Copy out all of the data below exactly, so that no word differs from the original.

─── Exercise material

--- src/rtl/keypad_scan_timer.sv ---
// Free-running column slot divider; tick_o marks the last cycle of each slot.
module keypad_scan_timer #(
  parameter int SCAN_DIV = 100000
) (
  input  logic clk_i,
  input  logic rst_i,
  output logic tick_o
);
  localparam int DW = $clog2(SCAN_DIV);

  logic [DW-1:0] div_q;

  assign tick_o = (div_q == DW'(SCAN_DIV - 1));

  always_ff @(posedge clk_i or posedge rst_i) begin
    if (rst_i)       div_q <= '0;
    else if (tick_o) div_q <= '0;
    else             div_q <= div_q + DW'(1);
  end
endmodule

──────

### Problem solution
--- src/rtl/keypad_scan_timer.sv ---
// Free-running column slot divider; tick_o marks the last cycle of each slot.
module keypad_scan_timer #(
  parameter int SCAN_DIV = 100000
) (
  input  logic clk_i,
  input  logic rst_i,
  output logic tick_o
);
  localparam int DW = $clog2(SCAN_DIV);

  logic [DW-1:0] div_q;

  assign tick_o = (div_q == DW'(SCAN_DIV - 1));

  always_ff @(posedge clk_i or posedge rst_i) begin
    if (rst_i)       div_q <= '0;
    else if (tick_o) div_q <= '0;
    else             div_q <= div_q + DW'(1);
  end
endmodule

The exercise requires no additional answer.